(Records from a data source)
<file path="config.mk">
export PLATFORM = sky130hd
export DESIGN_NAME = dsb_top
export DESIGN_NICKNAME = d
export VERILOG_FILES = /design/src/dsb_pkg.sv /design/src/dsb_sync.sv /design/src/dsb_top.sv
export SDC_FILE = /design/constraint.sdc
export NUM_CORES = 1
export LEC_CHECK = 0
export BUFFER_PORTS_ARGS = -buffer_cell sky130_fd_sc_hd__buf_2
export CAP_MARGIN = 20
export CELL_PAD_IN_SITES_DETAIL_PLACEMENT = 0
export CELL_PAD_IN_SITES_GLOBAL_PLACEMENT = 1
export CORE_MARGIN = 3
export CORE_UTILIZATION = 46
export DETAILED_ROUTE_END_ITERATION = 8
export HOLD_SLACK_MARGIN = 0.06
export PLACE_DENSITY_LB_ADDON = 0.1
export SYNTH_ARGS = -nofsm -noshare
export SYNTH_HDL_FRONTEND = slang
export SYNTH_SLANG_ARGS = --single-unit
</file>
<file path="constraint.sdc">
create_clock -name ref_clk -period 2.7 [get_ports ref_clk]
set_input_delay 0.27 -clock ref_clk [delete_from_list [all_inputs] [get_ports ref_clk]]
set_output_delay 0.27 -clock ref_clk [all_outputs]
set_load 0.005 [all_outputs]
</file>
### config.mk
export PLATFORM = sky130hd
export DESIGN_NAME = hpe_event_top
export DESIGN_NICKNAME = d
export VERILOG_FILES = /design/src/logic/hpe_pkg.sv /design/src/logic/hpe_event_top.sv
export SDC_FILE = /design/constraint.sdc
export NUM_CORES = 1
export LEC_CHECK = 0
export ABC_AREA = 1
export BUFFER_PORTS_ARGS = -buffer_cell sky130_fd_sc_hd__buf_2
export CAP_MARGIN = 20
export CORE_AREA = 2 2 110 112
export DETAILED_ROUTE_END_ITERATION = 10
export DIE_AREA = 0 0 112 114
export PLACE_DENSITY = 0.8
export SYNTH_ARGS = -nofsm -noshare
export SYNTH_HDL_FRONTEND = slang
export SYNTH_SLANG_ARGS = --single-unit
### constraint.sdc
create_clock -name clk -period 4.41 [get_ports clk]
set_input_delay 0.2205 -clock clk [delete_from_list [all_inputs] [get_ports clk]]
set_output_delay 0.2205 -clock clk [all_outputs]
set_load 0.01 [all_outputs]
### src/logic/hpe_pkg.sv
// Package: constants and carrier types for the hot-plug event signalling block
`default_nettype none
package hpe_pkg;

  // ---------------------------------------------------------------
  // Sizes
  // ---------------------------------------------------------------
  localparam int NPORT = 5; // Downstream ports 1..5 map to index 0..4
  localparam int NEVT = 5;
  localparam int AW = 12;

  // ---------------------------------------------------------------
  // Slot status flag positions
  // ---------------------------------------------------------------
  localparam int EV_BUTTON = 0;
  localparam int EV_PFAULT = 1;
  localparam int EV_LATCH = 2;
  localparam int EV_PRESENCE = 3;
  localparam int EV_CMD_DONE = 4;

  // ---------------------------------------------------------------
  // Register byte offsets
  // ---------------------------------------------------------------
  localparam logic [AW-1:0] GLB_CTRL_OFS = 12'h000;
  localparam logic [AW-1:0] GPE_CTL_OFS = 12'h004;
  localparam logic [AW-1:0] GPE_STS_OFS = 12'h008;
  localparam logic [AW-1:0] PORT_BASE_OFS = 12'h010;
  localparam logic [AW-1:0] PORT_STRIDE = 12'h008;
  localparam logic [AW-1:0] PORT_CTRL_OFS = 12'h000;
  localparam logic [AW-1:0] PORT_STS_OFS = 12'h004;

  // ---------------------------------------------------------------
  // Field positions
  // ---------------------------------------------------------------
  localparam int GLB_D3_BIT = 0;
  localparam int GLB_ALT_BIT = 1;
  localparam int GLB_GPO_BIT = 2;
  localparam int GLB_GPOE_BIT = 3;
  localparam int GLB_GPI_BIT = 4;
  localparam int GLB_W = 4;
  localparam int STS_PEND_BIT = 8;
  localparam int CTRL_W = 10;

  // ---------------------------------------------------------------
  // Carriers
  // ---------------------------------------------------------------
  // Per-port slot control, laid out as bits [9:0] of the control word
  typedef struct packed {
    logic hotplug_capable_bit;
    logic port_d3hot;
    logic legacy_irq_disable;
    logic msi_enable;
    logic hotplug_irq_enable;
    logic [NEVT-1:0] evt_mask;
  } hpe_slot_ctrl_s;

  // Notification group: msi and pme are pulses, intx is a level
  typedef struct packed {
    logic msi;
    logic intx;
    logic pme;
  } hpe_notify_s;

  // ---------------------------------------------------------------
  // Reset values
  // ---------------------------------------------------------------
  localparam logic [CTRL_W-1:0] SLOT_CTRL_RST = 10'h000;
  localparam logic [GLB_W-1:0] GLB_CTRL_RST = 4'h0;
  localparam logic [NPORT-1:0] GPE_RST = 5'h00;
  localparam logic [NEVT-1:0] FLAG_RST = 5'h00;
  localparam logic [31:0] RDATA_RST = 32'h0000_0000;

endpackage
`default_nettype wire

### src/logic/hpe_event_top.sv
// Hot-plug event signalling: slot flags, interrupt/wake/GPE routing, APB registers
//
// Overview of operation
// - Hot-plug interrupts need the interrupt enable bit
// - Each unmasked slot flag requests an interrupt
// - MSI enable and legacy disable choose delivery
// - Low power, enable off: wake message only
// - Low power, enable on: wake and interrupt
// - Masked event gives neither wake nor interrupt
// - Command done never causes a wake
// - GP event output is GPIO 7 alternate
// - GP mode port issues no interrupt or wake
// - GP mode port events assert GP output
// - Pin 7 shows GP event only if alternate
// - GP assertion sets that port's status bit
// - GP status sets only in GP mode
// - GP mode changes only the notification path
// - Non-hot-plug notifications ignore GP mode
// - Slot sensors arrive via I/O expander logic
// - Only downstream ports carry MSI capability
// - Outputs held low during reset; GPIO 7 pin not driven
// - Controller active only when hot-plug capable
//
// Chosen here: register access over APB and the register offsets.
`timescale 1ns/10ps
`default_nettype none
module hpe_event_top (
  // Clock and reset
  input wire logic clk,
  input wire logic sys_rst,
  // APB slave
  input wire logic [hpe_pkg::AW-1:0] paddr,
  input wire logic psel,
  input wire logic penable,
  input wire logic pwrite,
  input wire logic [31:0] pwdata,
  output logic [31:0] prdata,
  output logic pready,
  output logic pslverr,
  // Slot events from the I/O expander logic, one bit per flag
  input wire logic [hpe_pkg::NPORT-1:0][hpe_pkg::NEVT-1:0] slot_evt,
  // Notifications raised by non-hot-plug sources
  input wire logic [hpe_pkg::NPORT-1:0][2:0] other_src,
  // Notifications towards the root complex, per downstream port
  output logic [hpe_pkg::NPORT-1:0][2:0] notify,
  // General purpose event and GPIO 7 pin
  output logic gp_event_out,
  input wire logic gpio7_i,
  output logic gpio7_o,
  output logic gpio7_oe
);

  // ---------------------------------------------------------------
  // Declarations
  // ---------------------------------------------------------------
  localparam int NP = hpe_pkg::NPORT;
  localparam int NE = hpe_pkg::NEVT;
  localparam int AW = hpe_pkg::AW;

  hpe_pkg::hpe_slot_ctrl_s [NP-1:0] ctrl_q;
  hpe_pkg::hpe_notify_s [NP-1:0] notify_q;
  hpe_pkg::hpe_notify_s [NP-1:0] other_in;
  logic [NP-1:0][NE-1:0] flags_q;
  logic [NP-1:0][NE-1:0] flags_d;
  logic [NP-1:0][NE-1:0] new_evt;
  logic [NP-1:0][NE-1:0] live_evt;
  logic [NP-1:0][31:0] port_rdata;
  logic [NP-1:0] port_hit;
  logic [NP-1:0] hp_pend;
  logic [NP-1:0] hp_msi;
  logic [NP-1:0] hp_intx;
  logic [NP-1:0] hp_pme;
  logic [NP-1:0] gpe_set;
  logic [NP-1:0] gpe_ctl_q;
  logic [NP-1:0] gpe_sts_q;
  logic [NP-1:0] gpe_sts_d;
  logic [hpe_pkg::GLB_W-1:0] glb_ctrl_q;
  logic gp_out_q;
  logic gpio7_o_q;
  logic gpio7_oe_q;
  logic gpi_meta_q;
  logic gpi_sync_q;
  logic [31:0] prdata_q;
  logic pready_q;
  logic pslverr_q;
  logic [31:0] rdata_mux;
  logic [31:0] port_rd_or;
  logic setup_ph;
  logic wr_fire;
  logic glb_hit;
  logic gctl_hit;
  logic gsts_hit;
  logic any_hit;
  logic sw_d3;
  logic gpo_alt;

  // Port match for one per-port register word
  function automatic logic port_reg_hit(input logic [hpe_pkg::AW-1:0] a, input int p,
                                        input logic [hpe_pkg::AW-1:0] sub);
    logic [hpe_pkg::AW-1:0] base;
    base = hpe_pkg::PORT_BASE_OFS + (hpe_pkg::PORT_STRIDE * AW'(p)) + sub;
    port_reg_hit = (a == base);
  endfunction

  // ---------------------------------------------------------------
  // APB decode
  // ---------------------------------------------------------------
  // Writes land only at the completing edge of the access phase
  // so a setup cycle that is abandoned never changes any register
  assign setup_ph = psel & ~penable;
  assign wr_fire = psel & penable & pwrite & pready_q;
  assign glb_hit = (paddr == hpe_pkg::GLB_CTRL_OFS);
  assign gctl_hit = (paddr == hpe_pkg::GPE_CTL_OFS);
  assign gsts_hit = (paddr == hpe_pkg::GPE_STS_OFS);
  assign any_hit = glb_hit | gctl_hit | gsts_hit | (|port_hit);
  assign sw_d3 = glb_ctrl_q[hpe_pkg::GLB_D3_BIT];
  assign gpo_alt = glb_ctrl_q[hpe_pkg::GLB_ALT_BIT];
  assign other_in = other_src;

  // Read data is the OR of all decoded words; unmapped reads return zero
  always_comb begin
    port_rd_or = 32'h0000_0000;
    for (int p = 0; p < NP; p++) begin
      port_rd_or = port_rd_or | port_rdata[p];
    end
  end

  assign rdata_mux = port_rd_or
    | (glb_hit ? {27'h000_0000, gpi_sync_q, glb_ctrl_q} : 32'h0000_0000)
    | (gctl_hit ? {27'h000_0000, gpe_ctl_q} : 32'h0000_0000)
    | (gsts_hit ? {27'h000_0000, gpe_sts_q} : 32'h0000_0000);

  // ---------------------------------------------------------------
  // Per-port hot-plug controller
  // ---------------------------------------------------------------
  for (genvar p = 0; p < NP; p++) begin : g_port
    logic ctl_hit;
    logic sts_hit;
    logic [NE-1:0] clr;

    assign ctl_hit = port_reg_hit(paddr, p, hpe_pkg::PORT_CTRL_OFS);
    assign sts_hit = port_reg_hit(paddr, p, hpe_pkg::PORT_STS_OFS);
    assign port_hit[p] = ctl_hit | sts_hit;
    assign clr = (wr_fire & sts_hit) ? pwdata[NE-1:0] : '0;

    // Flags only set while the port is hot-plug capable
    assign new_evt[p] = slot_evt[p] & ~flags_q[p] & {NE{ctrl_q[p].hotplug_capable_bit}};
    assign live_evt[p] = new_evt[p] & ~ctrl_q[p].evt_mask;
    // A same-cycle clear wins: an event on a flag that is already set is not a new event
    assign flags_d[p] = (flags_q[p] & ~clr) | new_evt[p];

    // Level pending request; GP mode removes it from the interrupt path
    assign hp_pend[p] = ctrl_q[p].hotplug_irq_enable & (|(flags_q[p] & ~ctrl_q[p].evt_mask))
                        & ~gpe_ctl_q[p];
    assign hp_msi[p] = ctrl_q[p].hotplug_irq_enable & ctrl_q[p].msi_enable & ~gpe_ctl_q[p]
                       & (|live_evt[p]);
    assign hp_intx[p] = hp_pend[p] & ~ctrl_q[p].msi_enable & ~ctrl_q[p].legacy_irq_disable;
    // Wake in low power, independent of the interrupt enable; never for command done
    assign hp_pme[p] = (ctrl_q[p].port_d3hot | sw_d3) & ~gpe_ctl_q[p]
                       & (|(live_evt[p] & ~(NE'(1) << hpe_pkg::EV_CMD_DONE)));
    assign gpe_set[p] = gpe_ctl_q[p] & (|live_evt[p]);

    assign port_rdata[p] = (ctl_hit ? {22'h00_0000, ctrl_q[p]} : 32'h0000_0000)
      | (sts_hit ? {23'h00_0000, hp_pend[p], 3'h0, flags_q[p]} : 32'h0000_0000);

    // Slot control and status storage
    always_ff @(posedge clk or posedge sys_rst) begin
      if (sys_rst) begin
        ctrl_q[p] <= hpe_pkg::SLOT_CTRL_RST;
        flags_q[p] <= hpe_pkg::FLAG_RST;
      end else begin
        if (wr_fire & ctl_hit) begin
          ctrl_q[p] <= pwdata[hpe_pkg::CTRL_W-1:0];
        end
        flags_q[p] <= flags_d[p];
      end
    end

    // Outside sources pass untouched by the GP mode setting; downstream only
    always_ff @(posedge clk or posedge sys_rst) begin
      if (sys_rst) begin
        notify_q[p] <= 3'h0;
      end else begin
        notify_q[p].msi <= hp_msi[p] | other_in[p].msi;
        notify_q[p].intx <= hp_intx[p] | other_in[p].intx;
        notify_q[p].pme <= hp_pme[p] | other_in[p].pme;
      end
    end

    // -------------------------------------------------------------
    // Checks
    // -------------------------------------------------------------
    property p_irq_needs_enable;
      @(posedge clk) disable iff (sys_rst)
      notify_q[p].intx && !$past(other_in[p].intx) |-> $past(ctrl_q[p].hotplug_irq_enable);
    endproperty
    a_irq_needs_enable: assert property (p_irq_needs_enable)
      else $error("legacy interrupt without hot-plug enable");

    property p_legacy_off;
      @(posedge clk) disable iff (sys_rst)
      ctrl_q[p].legacy_irq_disable && !other_in[p].intx |=> !notify_q[p].intx;
    endproperty
    a_legacy_off: assert property (p_legacy_off)
      else $error("legacy interrupt while legacy delivery disabled");

    property p_masked_quiet;
      @(posedge clk) disable iff (sys_rst)
      (live_evt[p] == '0) && !other_in[p].msi && !other_in[p].pme |=> !notify_q[p].msi && !notify_q[p].pme;
    endproperty
    a_masked_quiet: assert property (p_masked_quiet)
      else $error("masked event raised a notification");

    property p_cmd_no_wake;
      @(posedge clk) disable iff (sys_rst)
      (live_evt[p] == (NE'(1) << hpe_pkg::EV_CMD_DONE)) && !other_in[p].pme |=> !notify_q[p].pme;
    endproperty
    a_cmd_no_wake: assert property (p_cmd_no_wake)
      else $error("command done caused a wake");

    property p_wake_and_irq;
      @(posedge clk) disable iff (sys_rst)
      (|live_evt[p][3:0]) && ctrl_q[p].port_d3hot && ctrl_q[p].hotplug_irq_enable
      && ctrl_q[p].msi_enable && !gpe_ctl_q[p] |=> notify_q[p].pme && notify_q[p].msi;
    endproperty
    a_wake_and_irq: assert property (p_wake_and_irq)
      else $error("low-power enabled event missed wake or interrupt");

    property p_wake_only;
      @(posedge clk) disable iff (sys_rst)
      (|live_evt[p][3:0]) && sw_d3 && !ctrl_q[p].hotplug_irq_enable && !gpe_ctl_q[p]
      && !other_in[p].msi |=> notify_q[p].pme && !notify_q[p].msi;
    endproperty
    a_wake_only: assert property (p_wake_only)
      else $error("low-power event with enable off not a pure wake");

    property p_gp_mode_silent;
      @(posedge clk) disable iff (sys_rst)
      gpe_ctl_q[p] && !other_in[p].msi && !other_in[p].pme && !other_in[p].intx
      |=> !notify_q[p].msi && !notify_q[p].pme && !notify_q[p].intx;
    endproperty
    a_gp_mode_silent: assert property (p_gp_mode_silent)
      else $error("GP mode port raised a notification");

    property p_gp_sts_source;
      @(posedge clk) disable iff (sys_rst)
      $rose(gpe_sts_q[p]) |-> $past(gpe_ctl_q[p]) && $past(|live_evt[p]);
    endproperty
    a_gp_sts_source: assert property (p_gp_sts_source)
      else $error("GP status set outside GP mode");

    property p_gp_sts_set;
      @(posedge clk) disable iff (sys_rst)
      gpe_ctl_q[p] && (|live_evt[p]) |=> gpe_sts_q[p] && gp_out_q;
    endproperty
    a_gp_sts_set: assert property (p_gp_sts_set)
      else $error("GP event did not set status and output");

    property p_w1c;
      @(posedge clk) disable iff (sys_rst)
      wr_fire && sts_hit && pwdata[0] && !new_evt[p][0] |=> !flags_q[p][0];
    endproperty
    a_w1c: assert property (p_w1c)
      else $error("write of one did not clear flag");
  end

  // ---------------------------------------------------------------
  // Global control and GP event status
  // ---------------------------------------------------------------
  // Set beats a same-cycle write-one clear
  assign gpe_sts_d = (gpe_sts_q & ~((wr_fire & gsts_hit) ? pwdata[NP-1:0] : '0)) | gpe_set;

  // Software-owned configuration words
  always_ff @(posedge clk or posedge sys_rst) begin
    if (sys_rst) begin
      glb_ctrl_q <= hpe_pkg::GLB_CTRL_RST;
      gpe_ctl_q <= hpe_pkg::GPE_RST;
    end else begin
      if (wr_fire & glb_hit) begin
        glb_ctrl_q <= pwdata[hpe_pkg::GLB_W-1:0];
      end
      if (wr_fire & gctl_hit) begin
        gpe_ctl_q <= pwdata[NP-1:0];
      end
    end
  end

  // GP status and shared output; output follows status with no extra lag
  always_ff @(posedge clk or posedge sys_rst) begin
    if (sys_rst) begin
      gpe_sts_q <= hpe_pkg::GPE_RST;
      gp_out_q <= 1'b0;
    end else begin
      gpe_sts_q <= gpe_sts_d;
      gp_out_q <= |gpe_sts_d;
    end
  end

  // ---------------------------------------------------------------
  // GPIO 7 pin
  // ---------------------------------------------------------------
  // Pin is released during reset; alternate mode drives the GP level
  always_ff @(posedge clk or posedge sys_rst) begin
    if (sys_rst) begin
      gpio7_o_q <= 1'b0;
      gpio7_oe_q <= 1'b0;
    end else begin
      gpio7_o_q <= gpo_alt ? (|gpe_sts_d) : glb_ctrl_q[hpe_pkg::GLB_GPO_BIT];
      gpio7_oe_q <= gpo_alt | glb_ctrl_q[hpe_pkg::GLB_GPOE_BIT];
    end
  end

  // Two-stage synchroniser; only the second stage is read
  always_ff @(posedge clk or posedge sys_rst) begin
    if (sys_rst) begin
      gpi_meta_q <= 1'b0;
      gpi_sync_q <= 1'b0;
    end else begin
      gpi_meta_q <= gpio7_i;
      gpi_sync_q <= gpi_meta_q;
    end
  end

  // ---------------------------------------------------------------
  // APB response
  // ---------------------------------------------------------------
  // One wait-free access phase: data and error are captured at setup
  always_ff @(posedge clk or posedge sys_rst) begin
    if (sys_rst) begin
      pready_q <= 1'b0;
      pslverr_q <= 1'b0;
      prdata_q <= hpe_pkg::RDATA_RST;
    end else begin
      pready_q <= setup_ph;
      if (setup_ph) begin
        pslverr_q <= ~any_hit;
        prdata_q <= pwrite ? 32'h0000_0000 : rdata_mux;
      end
    end
  end

  // ---------------------------------------------------------------
  // Outputs
  // ---------------------------------------------------------------
  assign prdata = prdata_q;
  assign pready = pready_q;
  assign pslverr = pslverr_q;
  assign notify = notify_q;
  assign gp_event_out = gp_out_q;
  assign gpio7_o = gpio7_o_q;
  assign gpio7_oe = gpio7_oe_q;

  // ---------------------------------------------------------------
  // Shared-pin checks
  // ---------------------------------------------------------------
  property p_pin_gpio_mode;
    @(posedge clk) disable iff (sys_rst)
    !gpo_alt |=> gpio7_o_q == $past(glb_ctrl_q[hpe_pkg::GLB_GPO_BIT])
                 && gpio7_oe_q == $past(glb_ctrl_q[hpe_pkg::GLB_GPOE_BIT]);
  endproperty
  a_pin_gpio_mode: assert property (p_pin_gpio_mode)
    else $error("GPIO 7 lost ordinary behaviour");

  property p_gp_hold;
    @(posedge clk) disable iff (sys_rst)
    gp_out_q == (gpe_sts_q != '0);
  endproperty
  a_gp_hold: assert property (p_gp_hold)
    else $error("GP output not tracking status");

endmodule
`default_nettype wire

==> impl_metrics.py <==
metrics = {
    "hold_path": {
        "holdCritStartpoint": "other_src[10]",
        "hold_class": "in2reg",
    },
    "cells_and_area": {
        "nets": 999,
        "stdcell_area_sq_um": 7460,
        "drive_above_1_share": 0.197,
        "nFillCells": 1030,
        "utilization": 0.637,
        "syn_to_final_growth_pct": 19.1,
        "diodes": 0,
    },
    "timing": {
        "relSlewSlack": 0.520,
        "fmax_ghz": 0.502,
        "setup_viol": 0,
        "layout_setup_ws_ps": 2420,
        "drv_slew": 0,
        "period_share": 0.452,
        "period_needed_ps": 1990,
        "skew_ps": 8.35,
        "finalHoldViolations": 0,
        "grt_setup_unrepaired": "false",
        "tightestPinTransition_ps": 720,
        "finalSetupTns_ps": 0,
    },
    "placed_design": {
        "place_ws_ps": 2320,
        "dp_hpwl_mm": 13.3,
        "gp_congestion": 0.999,
        "port_buffers": 97,
        "dpl_cell_area_sq_um": 6740,
    },
    "floorplan": {
        "core-area_sq_um": 11700,
        "die-area_sq_um": 12800,
        "num_rows": 40,
        "die-height_um": 114,
        "start_util": 0.535,
        "die_x_um": 112,
        "boundaryPins": 142,
    },
    "global_route": {
        "overflow": 0,
        "grt_pass1_vias": 5689,
        "gr-usage-all-layers": 0.308,
        "antenna_found_initial": 0,
        "grt_max_degree": 58,
        "grt_pass1_wl_mm": 29.8,
    },
    "logic_synthesis": {
        "yosysWarnings": 0,
        "synth-seq-area-share": 0.483,
        "ys.flop_type": "dfrtp_1",
        "synth_edf_count": 0,
        "ys_ff_latch": 121,
        "syn_inst": 801,
        "synth.avg_cell_area_sq_um": 7.82,
        "yosysUniqueCellTypes": 35,
        "ys_async_sr_fraction": 1.00,
        "syn_area_sq_um": 6260,
    },
    "route": {
        "ant_nets": 0,
        "drt_first_pass_iters": 8,
        "drtIter0Drc": 655,
        "vias": 6004,
        "post_drt_via_cell_ratio": 5.62,
        "drcViolationCount": 0,
        "wl_per_cell_um": 17.7,
        "wl_mm": 18.9,
    },
    "clocking": {
        "root_buffer": "clkbuf_16",
        "path_clk_slew_ps": 60,
        "cts_sinks": 121,
        "cts_tree": "built",
        "cts_buffer_depth": 2,
        "htree_levels": 4,
        "clock_latency_ps": 430,
        "numCtsBuffers": 17,
    },
    "pwr": {
        "p_leak_uw": 0.00379,
        "total_power_uw": 2630,
        "vdd_ir_drop_max_v": 0.000231,
        "p_per_area_nw_per_um2": 352,
    },
    "critical_path": {
        "cp-startpoint": "penable",
        "r2r_start": "pready",
        "crit_path_start_kind": "input port",
        "worstPathRequired_ps": 4690,
        "arrival_ps": 2270,
        "setup.worst_path.end_class": "flop",
        "path_max_fanout": 20,
        "worstSetupPathType": "in2reg",
    },
    "run_status": {
        "outcome": "finished, final reports clean",
    },
    "run": {
        "drv_cap": 0,
    },
}
==> layer usage <==
metal  part of all wire  up-vias  GRT usage
met5                  0        -          0
met4              0.046        0      0.166
met3              0.095       64     0.0733
met2               0.44      368      0.456
met1               0.42     2811      0.423
li1                   -     2761          -
==> where the power goes <==
part | internal, uW | switching (uW) | leakage [uW] | total [uW]
clock network | 828 | 533 | 0.000263 | 1360
registers | 1120 | 4.01 | 0.00165 | 1130
logic | 47.9 | 94.3 | 0.00188 | 142
total | 2000 | 631 | 0.00379 | 2630
==> final cells by class <==
cell class | instances | area [sq um] | area share
clock buffers | 17 | 425 | 0.0570
clock inverters | 15 | 154 | 0.0206
inverters | 87 | 333 | 0.0446
multi-input cells | 569 | 2700 | 0.362
flip-flops and latches | 121 | 3030 | 0.406
well taps | 147 | 184 | 0.0246
repair buffers | 113 | 641 | 0.0858
==> critical path, cell delays in order <==
cell           delay (ps)
dlygate4sd3_1         520
buf_2                 100
nand2_1                80
nor2_4                460
nand2_1               580
nand2_1               200
o21ai_1               100
==> config.mk <==
export PLATFORM = sky130hd
export DESIGN_NAME = eecs_sequencer
export DESIGN_NICKNAME = d
export VERILOG_FILES = /design/src/eecs_pkg.sv /design/src/eecs_sequencer.sv
export SDC_FILE = /design/constraint.sdc
export NUM_CORES = 1
export LEC_CHECK = 0
export BUFFER_PORTS_ARGS = -buffer_cell sky130_fd_sc_hd__clkbuf_2
export CORE_MARGIN = 2
export CORE_UTILIZATION = 45
export DETAILED_ROUTE_END_ITERATION = 8
export HOLD_SLACK_MARGIN = 0.1
export PLACE_DENSITY = 0.73
export SLEW_MARGIN = 10
export SYNTH_ARGS = -nofsm -noshare
export SYNTH_HDL_FRONTEND = slang
export SYNTH_SLANG_ARGS = --single-unit
==> constraint.sdc <==
create_clock -name sys_clk -period 2.2 [get_ports sys_clk]
set_input_delay 0.11 -clock sys_clk [delete_from_list [all_inputs] [get_ports sys_clk]]
set_output_delay 0.11 -clock sys_clk [all_outputs]
set_load 0.1 [all_outputs]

=== TASK TO CARRY OUT ===
Which lines above contain the word "cycle"? Show each of them.

=== ANSWER SECTION ===
  // so a setup cycle that is abandoned never changes any register
    // A same-cycle clear wins: an event on a flag that is already set is not a new event
  // Set beats a same-cycle write-one clear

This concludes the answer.